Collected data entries
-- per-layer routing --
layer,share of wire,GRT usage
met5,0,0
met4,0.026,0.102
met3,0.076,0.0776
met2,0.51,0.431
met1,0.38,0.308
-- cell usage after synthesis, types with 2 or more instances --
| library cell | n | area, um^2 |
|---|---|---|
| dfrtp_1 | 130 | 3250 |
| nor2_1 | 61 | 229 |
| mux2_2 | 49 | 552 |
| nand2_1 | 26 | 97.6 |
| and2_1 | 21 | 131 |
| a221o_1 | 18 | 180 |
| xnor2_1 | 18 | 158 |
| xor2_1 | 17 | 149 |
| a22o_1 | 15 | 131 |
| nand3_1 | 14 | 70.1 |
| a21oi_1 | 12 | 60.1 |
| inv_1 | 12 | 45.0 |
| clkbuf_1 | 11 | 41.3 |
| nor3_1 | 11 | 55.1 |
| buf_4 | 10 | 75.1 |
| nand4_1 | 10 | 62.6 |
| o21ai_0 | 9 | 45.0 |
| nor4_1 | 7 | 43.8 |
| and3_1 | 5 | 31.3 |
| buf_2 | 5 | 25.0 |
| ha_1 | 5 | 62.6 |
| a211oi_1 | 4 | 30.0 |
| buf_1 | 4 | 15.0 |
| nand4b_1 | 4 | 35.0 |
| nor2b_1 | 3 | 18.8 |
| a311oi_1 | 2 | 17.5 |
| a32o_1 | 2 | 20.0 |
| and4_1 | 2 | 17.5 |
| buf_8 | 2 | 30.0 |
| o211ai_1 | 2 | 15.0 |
### src/rtl/plic_ctrl.sv
// Bus-facing configuration and claim/complete sequencer for the plic block.
// Holds priority/enable/threshold registers and gates cpu_irq through an IDLE/NOTIFY/CLAIM/SERVICE FSM.

module plic_ctrl_prio #(
  parameter int PRIO_W = 3
) (
  input  logic              clk,
  input  logic              rst,
  input  logic              wen,
  input  logic [PRIO_W-1:0] wdata,
  output logic [PRIO_W-1:0] prio_q
);
  logic [PRIO_W-1:0] prio_d;

  always_comb begin
    prio_d = prio_q;
    if (wen) prio_d = wdata;
  end

  always_ff @(posedge clk) begin
    if (rst) prio_q <= '0;
    else     prio_q <= prio_d;
  end
endmodule

module plic_ctrl #(
  parameter int PORTS  = 4,
  parameter int ID_W   = 2,
  parameter int PRIO_W = 3
) (
  input  logic                    clk,
  input  logic                    rst,
  input  logic [3:0]              bus_addr,
  input  logic                    bus_wen,
  input  logic                    bus_ren,
  input  logic [31:0]             bus_wdata,
  output logic [31:0]             bus_rdata,
  input  logic                    plic_pending,
  input  logic [ID_W-1:0]         plic_id,
  output logic [PORTS-1:0]        int_enable,
  output logic [PORTS*PRIO_W-1:0] int_priority,
  output logic [PORTS-1:0]        int_claim,
  output logic                    cpu_irq
);
  localparam logic [3:0] ADDR_ENABLE = 4'd8;
  localparam logic [3:0] ADDR_THRESH = 4'd9;
  localparam logic [3:0] ADDR_CLAIM  = 4'd10;
  localparam logic [3:0] ADDR_STATUS = 4'd11;

  localparam logic [1:0] S_IDLE    = 2'd0;
  localparam logic [1:0] S_NOTIFY  = 2'd1;
  localparam logic [1:0] S_CLAIM   = 2'd2;
  localparam logic [1:0] S_SERVICE = 2'd3;

  logic [PORTS-1:0][PRIO_W-1:0] prio_q;
  logic [PORTS-1:0]             prio_wen;
  logic [PORTS-1:0]             enable_q, enable_d;
  logic [PRIO_W-1:0]            thresh_q, thresh_d;
  logic [1:0]                   state_q, state_d;
  logic [ID_W-1:0]              active_id_q, active_id_d;
  logic [31:0]                  rdata_q, rdata_d;

  logic [PRIO_W-1:0] sel_prio;
  logic              eligible;
  logic              claim_rd;
  logic              complete_wr;
  logic              complete_ok;
  logic              in_service;
  logic [31:0]       claim_val;
  logic [31:0]       status_val;
  logic [31:0]       rd_val;

  for (genvar i = 0; i < PORTS; i++) begin : g_src
    assign prio_wen[i] = bus_wen && (bus_addr == 4'(i));
    plic_ctrl_prio #(.PRIO_W(PRIO_W)) u_prio (
      .clk    (clk),
      .rst    (rst),
      .wen    (prio_wen[i]),
      .wdata  (bus_wdata[PRIO_W-1:0]),
      .prio_q (prio_q[i])
    );
  end

  // Priority of whatever source the plic currently reports; out-of-range ids count as priority 0.
  always_comb begin
    sel_prio = '0;
    for (int i = 0; i < PORTS; i++)
      if (plic_id == ID_W'(i)) sel_prio = prio_q[i];
  end

  assign eligible    = plic_pending && (sel_prio > thresh_q);
  assign claim_rd    = bus_ren && !bus_wen && (bus_addr == ADDR_CLAIM);
  assign complete_wr = bus_wen && (bus_addr == ADDR_CLAIM);
  assign complete_ok = bus_wdata == ({{(32-ID_W){1'b0}}, active_id_q} + 32'd1);
  assign in_service  = (state_q == S_CLAIM) || (state_q == S_SERVICE);

  always_comb begin
    state_d     = state_q;
    active_id_d = active_id_q;
    claim_val   = '0;
    case (state_q)
      S_IDLE: if (eligible) state_d = S_NOTIFY;
      S_NOTIFY: begin
        if (claim_rd && eligible) begin
          active_id_d = plic_id;
          claim_val   = {{(32-ID_W){1'b0}}, plic_id} + 32'd1;
          state_d     = S_CLAIM;
        end else if (!eligible) begin
          state_d = S_IDLE;
        end
      end
      S_CLAIM:   state_d = S_SERVICE;
      S_SERVICE: if (complete_wr && complete_ok) state_d = S_IDLE;
      default:   state_d = S_IDLE;
    endcase
  end

  always_comb begin
    status_val             = '0;
    status_val[0]          = cpu_irq;
    status_val[1]          = in_service;
    status_val[2 +: ID_W]  = in_service ? active_id_q : '0;
  end

  always_comb begin
    rd_val = '0;
    case (bus_addr)
      ADDR_ENABLE: rd_val = 32'(enable_q);
      ADDR_THRESH: rd_val = 32'(thresh_q);
      ADDR_CLAIM:  rd_val = claim_val;
      ADDR_STATUS: rd_val = status_val;
      default: begin
        for (int i = 0; i < PORTS; i++)
          if (bus_addr == 4'(i)) rd_val = 32'(prio_q[i]);
      end
    endcase
  end

  // A simultaneous write wins: read data is forced to 0 and claim_rd already excludes the claim.
  always_comb begin
    rdata_d  = rdata_q;
    enable_d = enable_q;
    thresh_d = thresh_q;
    if (bus_ren) rdata_d = bus_wen ? '0 : rd_val;
    if (bus_wen && bus_addr == ADDR_ENABLE) enable_d = bus_wdata[PORTS-1:0];
    if (bus_wen && bus_addr == ADDR_THRESH) thresh_d = bus_wdata[PRIO_W-1:0];
  end

  always_ff @(posedge clk) begin
    if (rst) begin
      enable_q    <= '0;
      thresh_q    <= '0;
      state_q     <= S_IDLE;
      active_id_q <= '0;
      rdata_q     <= '0;
    end else begin
      enable_q    <= enable_d;
      thresh_q    <= thresh_d;
      state_q     <= state_d;
      active_id_q <= active_id_d;
      rdata_q     <= rdata_d;
    end
  end

  always_comb begin
    int_claim = '0;
    for (int i = 0; i < PORTS; i++)
      int_claim[i] = (state_q == S_CLAIM) && (active_id_q == ID_W'(i));
  end

  assign cpu_irq      = (state_q == S_NOTIFY);
  assign bus_rdata    = rdata_q;
  assign int_enable   = enable_q;
  assign int_priority = prio_q;
endmodule

### config.mk
export PLATFORM = sky130hd
export DESIGN_NAME = plic_ctrl
export DESIGN_NICKNAME = d
export VERILOG_FILES = /design/src/rtl/plic_ctrl.sv
export SDC_FILE = /design/constraint.sdc
export NUM_CORES = 1
export LEC_CHECK = 0
export ABC_AREA = 1
export ABC_CLOCK_PERIOD_IN_PS = 3700
export BUFFER_PORTS_ARGS = -buffer_cell sky130_fd_sc_hd__buf_4
export CORE_UTILIZATION = 51
export CTS_CLUSTER_SIZE = 12
export DETAILED_ROUTE_END_ITERATION = 10
export PLACE_DENSITY = 0.84
export SYNTH_ARGS = -nofsm -noshare
export SYNTH_HDL_FRONTEND = slang
export SYNTH_SLANG_ARGS = --single-unit
### constraint.sdc
create_clock -name clk -period 3.7 [get_ports clk]
set_input_delay 0.37 -clock clk [delete_from_list [all_inputs] [get_ports clk]]
set_output_delay 0.37 -clock clk [all_outputs]
set_load 0.02 [all_outputs]
==> impl.org, run 1 <==
** Run status
- Run status :: finished clean

** Timing
- Setup repair after global routing missed its margin :: false
- The final-report max-slew violation count came to 0.
- Setup violations remaining at the end of the flow were counted as 0.
- Max Freq :: ~0.44 GHz
- Counting I/O delays and the setup requirement, the final critical path takes around 2.3 ns.
- After layout, the worst setup slack is 1.42 ns.
- The count of final hold-check violations was 0.
- The worst pin sits at a relative slew slack of between 60% and 70%.
- For the pin with the worst max-slew slack, the measured transition is about 0.57 ns.
- Clock skew after layout :: around 0.0030 ns
- Final critical-path share of the clock period :: between 60% and 70%
- Final TNS setup :: 0 ns

** Power and ir drop
- Portion of total power attributed to combinational logic :: roughly 29%
- The share of total power dissipated in the clock network is ~25%.
- Internal power comes to around 450 uW.
- Proportion of total power due to net switching :: about a third
- Sw Pwr :: roughly 220 uW
- Pleak :: ~0.0012 uW
- Proportion of power drawn by flip-flops and latches :: between 40% and 50%
- Worst IR Drop VDD :: approximately 0.00015 V
- For this design the ratio of total power to cell area is about 270 nW/um^2.

** Cells and area
- For this run, the post-layout net count is ~450.
- From synthesis to final layout, the design area changed by 23.6%.
- Of the cells placed in the final design, the portion with a size suffix greater than 1 is 19.8%.
- Count of inserted antenna diode cells :: 0
- The filler cells instantiated in the layout total about 380.
- The top cell types in the final layout, fill and taps aside, are 67 x buf_4, 58 x inv_1, 55 x nand2_1.
- The library cell used most frequently in the layout, excluding fill and tap cells, is buf_4.

** Worst setup path
- Slowest stage delay, CP :: about 0.32 ns
- Highest fanout seen on the critical path :: 6
- Arrival time at the worst endpoint :: approximately 2.5 ns
- Kind of launch point of the worst setup path :: primary input
- Cell with the biggest individual delay on the critical path :: ha_1
- Grouping stages by cell kind, the critical path spends the most delay in compound AO/OA/AOI/OAI gates.
- Critical-path cell list :: buf_4 -> inv_1 -> ha_1 -> a21oi_1 -> o31ai_1 -> o211ai_1 -> o21ai_0 -> ha_1 -> nand2_1 -> nor2_1 -> nor2_1 -> nor2_1 -> nand2_1 -> o21ai_0 -> a21oi_1
- Crit Path Class :: in -> reg
- Type of element capturing the critical path :: flip-flop
- Most frequent cell on the critical path :: nor2_1
- Number of buffer and inverter instances along the worst setup path :: 2
- Data on the critical path is required at its endpoint by ~3.9 ns.

** GRT
- The via count of the first global-routing pass came to between 1500 and 2000.
- Entering global routing, the biggest net connects 21 pins.
- Total global routing track utilization :: around a quarter
- Antenna violations before repair :: 0
- Total gr overflow :: 0
- The first global-routing pass estimated 8570 microns of wire.

** CTS
- Quantity of hold-fixing buffers added after cts :: 0
- Clk sinks :: 27
- TritonCTS created 3 clock buffers.
- Post-CTS Resized :: 0
- CTS built an H-tree with a depth of 1.
- Post-CTS setup buffer count :: 0
- The clock reaches the later pin of the worst-skew pair after 0.27 ns.
- Root buffer cell :: clkbuf_8
- Clock-pin slew was measured on the worst setup and hold paths at around 0.090 ns.
- Max Buffers Root-to-Sink :: 2
- TritonCTS clock tree :: built

** Die
- The floorplan step defined a die boundary enclosing 4270 sq um.
- The die is approximately 65 microns tall.
- Standard cell core area :: around 3700 sq um
- Boundary Pins :: 96
- The initialized floorplan defines 22 standard-cell rows.
- From left edge to right edge, the die measures 65.4 microns.
- Once the floorplan was initialized, standard cells occupied a little over half of the core.

** Synthesis
- Sequential elements use between 20% and 30% of the synthesized area.
- Post-Syn Instances :: ~330
- The Yosys step of the flow raised 0 warnings.
- The number of different library cells used by synthesis comes to 23.
- Post-Syn Area :: ~2000 sq um
- In this run, synthesis produced a sequential element count of 27.
- Synthesized area per cell :: 6.26 sq um

** Run
- The tool flagged a number of max-cap violations equal to 0.

** Drt
- Final wirelength :: 5410 microns
- In the routed layout, each cell is associated on average with a via count of between 4 and 5.
- In this run the remaining antenna-violating nets after routing total 0.
- Detailed routing inserted a total of around 2200 vias.
- For this block, the initial DRC count from the detailed router was 120.
- Final routed DRC violation total :: 0
- The first detailed-routing pass took 4 iterations.
- In the final routed layout, each cell accounts on average for ~12 microns.

** Worst hold path
- The min-delay analysis places its worst path in the category in -> reg.

** Placement
- Buffers placed on the I/O ports in this run total 67.
- The congestion estimate from routability-driven global placement came to roughly 0.95.
- OpenSTA, run right after detailed placement, puts the worst setup slack at approximately 1.2 ns.
- Post-detail-place hpwl :: about 4300 microns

DESCRIPTION OF THE TASK
Look over the entries above. Copy every line that contains the word "layer".

RESPONSE TO THIS TASK
-- per-layer routing --
layer,share of wire,GRT usage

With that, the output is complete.